Task brief — Set down again exactly the lines of the listing below that fall between the line holding "path depth: 7" and the line holding "type: reg -> reg", inclusive.

━━━ Supplied records ━━━

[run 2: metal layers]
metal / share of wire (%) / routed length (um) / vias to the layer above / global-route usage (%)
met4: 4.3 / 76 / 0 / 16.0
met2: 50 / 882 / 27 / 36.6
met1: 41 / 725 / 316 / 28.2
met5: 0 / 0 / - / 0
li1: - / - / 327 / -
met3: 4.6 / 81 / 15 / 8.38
==> config.mk <==
export PLATFORM = sky130hd
export DESIGN_NAME = elbeth_pipeline_ctrl
export DESIGN_NICKNAME = d
export VERILOG_FILES = /design/src/rtl/elbeth_pipeline_pkg.sv /design/src/rtl/elbeth_hazard_detect.sv /design/src/rtl/elbeth_pipeline_ctrl.sv
export SDC_FILE = /design/constraint.sdc
export NUM_CORES = 1
export LEC_CHECK = 0
export BUFFER_PORTS_ARGS = -buffer_cell sky130_fd_sc_hd__buf_2
export CAP_MARGIN = 10
export CORE_ASPECT_RATIO = 1.4
export CORE_MARGIN = 2
export CORE_UTILIZATION = 45
export DETAILED_ROUTE_END_ITERATION = 8
export GPL_ROUTABILITY_DRIVEN = 0
export GPL_TIMING_DRIVEN = 0
export PLACE_DENSITY = 0.72
export SYNTH_ARGS = -nofsm -noshare
export SYNTH_HDL_FRONTEND = slang
export SYNTH_SLANG_ARGS = --single-unit
==> constraint.sdc <==
create_clock -name clk -period 8.8 [get_ports clk]
set_clock_uncertainty 0.05 [all_clocks]
set_input_delay 0 -clock clk [delete_from_list [all_inputs] [get_ports clk]]
set_output_delay 0 -clock clk [all_outputs]
set_load 0.01 [all_outputs]
**config.mk**
```make
export PLATFORM = sky130hd
export DESIGN_NAME = multi_clock_gen_flat
export DESIGN_NICKNAME = d
export VERILOG_FILES = /design/src/rtl/multi_clock_gen_if.sv /design/src/rtl/multi_clock_gen.sv /design/src/flat_wrapper.sv
export SDC_FILE = /design/constraint.sdc
export NUM_CORES = 1
export LEC_CHECK = 0
export ABC_AREA = 1
export BUFFER_PORTS_ARGS = -buffer_cell sky130_fd_sc_hd__buf_2
export CORE_ASPECT_RATIO = 1.75
export CORE_UTILIZATION = 60
export CTS_BUF_LIST = sky130_fd_sc_hd__clkbuf_8
export CTS_CLUSTER_DIAMETER = 150
export DETAILED_ROUTE_END_ITERATION = 10
export GPL_TIMING_DRIVEN = 0
export PLACE_DENSITY = 0.8
export SYNTH_ARGS = -nofsm -noshare
export SYNTH_HDL_FRONTEND = slang
export SYNTH_SLANG_ARGS = --single-unit
export TNS_END_PERCENT = 5
```
**constraint.sdc**
```tcl
create_clock -name clock -period 2.2 [get_ports clock]
set_clock_uncertainty 0.15 [all_clocks]
set_input_delay 0.22 -clock clock [delete_from_list [all_inputs] [get_ports clock]]
set_output_delay 0.22 -clock clock [all_outputs]
set_load 0.1 [all_outputs]
```
**src/rtl/multi_clock_gen_if.sv**
```systemverilog
// Configuration write channel for multi_clock_gen: a valid/ready handshake
// carrying the target channel, divide, phase and enable fields.
interface multi_clock_gen_if #(
    parameter int CH_W  = 2,
    parameter int DIV_W = 4
);
    logic             cfg_valid;
    logic             cfg_ready;
    logic [CH_W-1:0]  cfg_ch;
    logic [DIV_W-1:0] cfg_div;
    logic [DIV_W-1:0] cfg_phase;
    logic             cfg_en;

    modport master (
        output cfg_valid, cfg_ch, cfg_div, cfg_phase, cfg_en,
        input  cfg_ready
    );

    modport slave (
        input  cfg_valid, cfg_ch, cfg_div, cfg_phase, cfg_en,
        output cfg_ready
    );
endinterface

```
**src/rtl/multi_clock_gen.sv**
```systemverilog
// Bank of independent divided clocks driven from one master clock. New
// settings wait in a shadow copy and only take over at a period boundary.
module multi_clock_gen #(
    parameter int NUM_CH = 4,
    parameter int DIV_W  = 4,
    parameter int CH_W   = 2
) (
    input  logic              clock,
    input  logic              reset,
    multi_clock_gen_if.slave  cfg,
    output logic [NUM_CH-1:0] clk_out,
    output logic [NUM_CH-1:0] tick,
    output logic [NUM_CH-1:0] busy
);

    logic [DIV_W-1:0] r_div     [NUM_CH];
    logic [DIV_W-1:0] r_cnt     [NUM_CH];
    logic [DIV_W-1:0] r_shDiv   [NUM_CH];
    logic [DIV_W-1:0] r_shPhase [NUM_CH];
    logic [NUM_CH-1:0] r_en;
    logic [NUM_CH-1:0] r_shEn;
    logic [NUM_CH-1:0] r_pend;
    logic [NUM_CH-1:0] r_clkOut;
    logic [NUM_CH-1:0] r_tick;

    logic              w_pendSel;
    logic [NUM_CH-1:0] w_wrEn;
    logic [NUM_CH-1:0] w_apply;
    logic [NUM_CH-1:0] w_atLimit;
    logic [DIV_W-1:0]  w_loadCnt [NUM_CH];

    // Out-of-range channel numbers match no channel, so they read as ready.
    always_comb begin
        w_pendSel = 1'b0;
        for (int i = 0; i < NUM_CH; i++) begin
            if (cfg.cfg_ch == CH_W'(i)) begin
                w_pendSel = r_pend[i];
            end
        end
    end

    assign cfg.cfg_ready = ~w_pendSel;

    always_comb begin
        for (int i = 0; i < NUM_CH; i++) begin
            w_wrEn[i]    = cfg.cfg_valid && cfg.cfg_ready && (cfg.cfg_ch == CH_W'(i));
            w_atLimit[i] = (r_cnt[i] == r_div[i]);
            // A running channel swaps only on its falling edge so no phase is cut short.
            w_apply[i]   = r_pend[i] && (!r_en[i] || (w_atLimit[i] && r_clkOut[i]));
            w_loadCnt[i] = (r_shPhase[i] < r_shDiv[i]) ? r_shPhase[i] : r_shDiv[i];
        end
    end

    always_ff @(posedge clock) begin
        if (!reset) begin
            for (int i = 0; i < NUM_CH; i++) begin
                r_div[i]     <= '0;
                r_cnt[i]     <= '0;
                r_shDiv[i]   <= '0;
                r_shPhase[i] <= '0;
                r_en[i]      <= 1'b1;
                r_shEn[i]    <= 1'b0;
                r_pend[i]    <= 1'b0;
                r_clkOut[i]  <= 1'b0;
                r_tick[i]    <= 1'b0;
            end
        end else begin
            for (int i = 0; i < NUM_CH; i++) begin
                if (w_apply[i]) begin
                    r_div[i]    <= r_shDiv[i];
                    r_en[i]     <= r_shEn[i];
                    r_cnt[i]    <= w_loadCnt[i];
                    r_clkOut[i] <= 1'b0;
                    r_tick[i]   <= 1'b0;
                end else if (!r_en[i]) begin
                    r_cnt[i]    <= '0;
                    r_clkOut[i] <= 1'b0;
                    r_tick[i]   <= 1'b0;
                end else if (w_atLimit[i]) begin
                    r_cnt[i]    <= '0;
                    r_clkOut[i] <= ~r_clkOut[i];
                    r_tick[i]   <= ~r_clkOut[i];
                end else begin
                    r_cnt[i]    <= r_cnt[i] + DIV_W'(1);
                    r_tick[i]   <= 1'b0;
                end

                // A write cannot coincide with an apply: ready is low while pending.
                if (w_wrEn[i]) begin
                    r_shDiv[i]   <= cfg.cfg_div;
                    r_shPhase[i] <= cfg.cfg_phase;
                    r_shEn[i]    <= cfg.cfg_en;
                    r_pend[i]    <= 1'b1;
                end else if (w_apply[i]) begin
                    r_pend[i]    <= 1'b0;
                end
            end
        end
    end

    assign clk_out = r_clkOut;
    assign tick    = r_tick;
    assign busy    = r_pend;

endmodule

```
**src/flat_wrapper.sv**
```systemverilog
// flat-port wrapper written by rule: the top's interface ports become plain ports
module multi_clock_gen_flat 
#(
    parameter int NUM_CH = 4,
    parameter int DIV_W  = 4,
    parameter int CH_W   = 2
)
  (clock, reset, clk_out, tick, busy, cfg_cfg_valid, cfg_cfg_ch, cfg_cfg_div, cfg_cfg_phase, cfg_cfg_en, cfg_cfg_ready);
  multi_clock_gen_if #(.CH_W(CH_W), .DIV_W(DIV_W)) cfg_i ();
  input  logic clock;
  input  logic reset;
  output logic [NUM_CH-1:0] clk_out;
  output logic [NUM_CH-1:0] tick;
  output logic [NUM_CH-1:0] busy;
  input wire logic [$bits(cfg_i.cfg_valid)-1:0] cfg_cfg_valid;
  input wire logic [$bits(cfg_i.cfg_ch)-1:0] cfg_cfg_ch;
  input wire logic [$bits(cfg_i.cfg_div)-1:0] cfg_cfg_div;
  input wire logic [$bits(cfg_i.cfg_phase)-1:0] cfg_cfg_phase;
  input wire logic [$bits(cfg_i.cfg_en)-1:0] cfg_cfg_en;
  output wire logic [$bits(cfg_i.cfg_ready)-1:0] cfg_cfg_ready;
  assign cfg_i.cfg_valid = cfg_cfg_valid;
  assign cfg_i.cfg_ch = cfg_cfg_ch;
  assign cfg_i.cfg_div = cfg_cfg_div;
  assign cfg_i.cfg_phase = cfg_cfg_phase;
  assign cfg_i.cfg_en = cfg_cfg_en;
  assign cfg_cfg_ready = cfg_i.cfg_ready;
  multi_clock_gen #(.NUM_CH(NUM_CH), .DIV_W(DIV_W), .CH_W(CH_W)) u_core (.clock(clock), .reset(reset), .cfg(cfg_i), .clk_out(clk_out), .tick(tick), .busy(busy));
endmodule
```
==> summary.txt <==
Routing
  • Drt via density: 5.12
  • Post-DR wirelength/cell: 12.7 um
  • Vias post-DR: 3315
  • Post-DRT Antenna Nets: 0
  • Overall routed net length: 8240 um
  • Drt initial violations: 197
  • Router iterations before antenna repair: 4
  • DRC: 0

STA
  • Final setup fails: 0
  • Peak Freq: 490 MHz
  • RSZ-0062 raised after global routing: false
  • Tcrit/Tclk final: 92.7%
  • Fin. Hold Viols: 0
  • Minimum clock period: 2.04 ns
  • Slew margin rel.: 48.2%
  • Final max-slew violation count: 0
  • Worst-margin pin slew: 0.777 ns

Floorplanning
  • Core Area: 6910 um^2
  • # rows: 40
  • Starting Density: 62.9%
  • Top-Level Pins: 27
  • Die Footprint: 7600 um^2
  • Chip Height: 115 um
  • Die Span X: 66.3 um

Synth
  • Number of synthesized flops with an enable pin: 64
  • Unique masters post-synth: 30
  • Cell with the most instances after synthesis: nand2_1
  • Post-synth top area share: 44.3%
  • Synthesized area: 4340 um^2
  • Synth area leader: edfxtp_1
  • Mean post-synth cell area: 8.55 um^2
  • Synth warn: 0
  • Post-synth top cells: 130 x nand2_1, 83 x nor2_1, 78 x inv_1, 64 x edfxtp_1, 42 x nand3_1
  • Top FF cell, synth: edfxtp_1
  • Post-synthesis cell count: 508
  • Register area share after synthesis: 53.5%
  • Yosys reg bits: 84
  • Top post-synthesis cells by area: edfxtp_1 44%, nand2_1 11%, dfxtp_1 9.2%
  • Ys async rst share: 0%

Clock tree
  • Root Buffer: clkbuf_8
  • Clock transition at path regs: 0.08 ns
  • Sink Count: 84
  • Clock Latency Late Sink: 0.34 ns
  • CTS H-tree depth: 3
  • Hold_buf cts: 0
  • Cts bufs inserted: 9
  • CTS tree: built
  • Max Root-Sink Buffers: 2

GRT
  • Remaining Overflow, GRT: 0
  • Global route hottest layer: met2
  • Largest net degree at the start of global routing: 13
  • GRT met2 Usage: 42.8%
  • Initial antenna violation count: 0
  • M3 GR Usage: 5.18%
  • Vias in the first global route: 3140
  • M1 GR Usage: 25.6%
  • First-pass GRT wire length: 13200 um
  • GR Util All Layers: 23.9%

Setup path
  • Reg2reg path depth: 7
  • WP data required: 2.25 ns
  • Worst Setup SP: u_core.r_shPhase[0][11]$_SDFFCE_PN0P_
  • Crit Reg-Reg Endpoint: u_core.r_cnt[2][0]$_SDFFCE_PN0P_
  • Worst reg2reg setup slack: 0.16 ns
  • Worst EP arrival: 2.09 ns
  • Startpoint Class: flip-flop
  • Crit. End Element: flip-flop
  • Critical path type: reg -> reg
  • R2R Path Start: u_core.r_shPhase[0][11]$_SDFFCE_PN0P_
  • Crit path max fanout: 6

Final layout
  • Antenna Cells: 0
  • Post-route insts no fill: 648
  • Number of fill cells: 534
  • Layout net count: 590
  • Area grow syn2layout: 11.9%
  • Share of cells above drive strength 1: 11.5%
  • Core Util, Final: 70.3%

Place
  • Post-detail-place hpwl: 6290 um
  • Placed cells: 633
  • GP Congestion: 0.886
  • Port-buffer cells: 26

Outcome
  • Status: completed

Worst hold path
  • WHS Path Cells: 3
  • Hold Path Sink: u_core.r_shEn[2]$_SDFFE_PN0P_
  • Hold_sp: cfg_cfg_en
  • Hold Path Class: in -> reg

Power
  • Peak VDD IR: 544 uV
  • Leakage: 2.35 nW
  • Power per Cell Area: 676 nW/um^2
  • Pwr Total: 0.00329 W

Job
  • # Max-Cap Violations: 0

━━━

Task answer —
  • Reg2reg path depth: 7
  • WP data required: 2.25 ns
  • Worst Setup SP: u_core.r_shPhase[0][11]$_SDFFCE_PN0P_
  • Crit Reg-Reg Endpoint: u_core.r_cnt[2][0]$_SDFFCE_PN0P_
  • Worst reg2reg setup slack: 0.16 ns
  • Worst EP arrival: 2.09 ns
  • Startpoint Class: flip-flop
  • Crit. End Element: flip-flop
  • Critical path type: reg -> reg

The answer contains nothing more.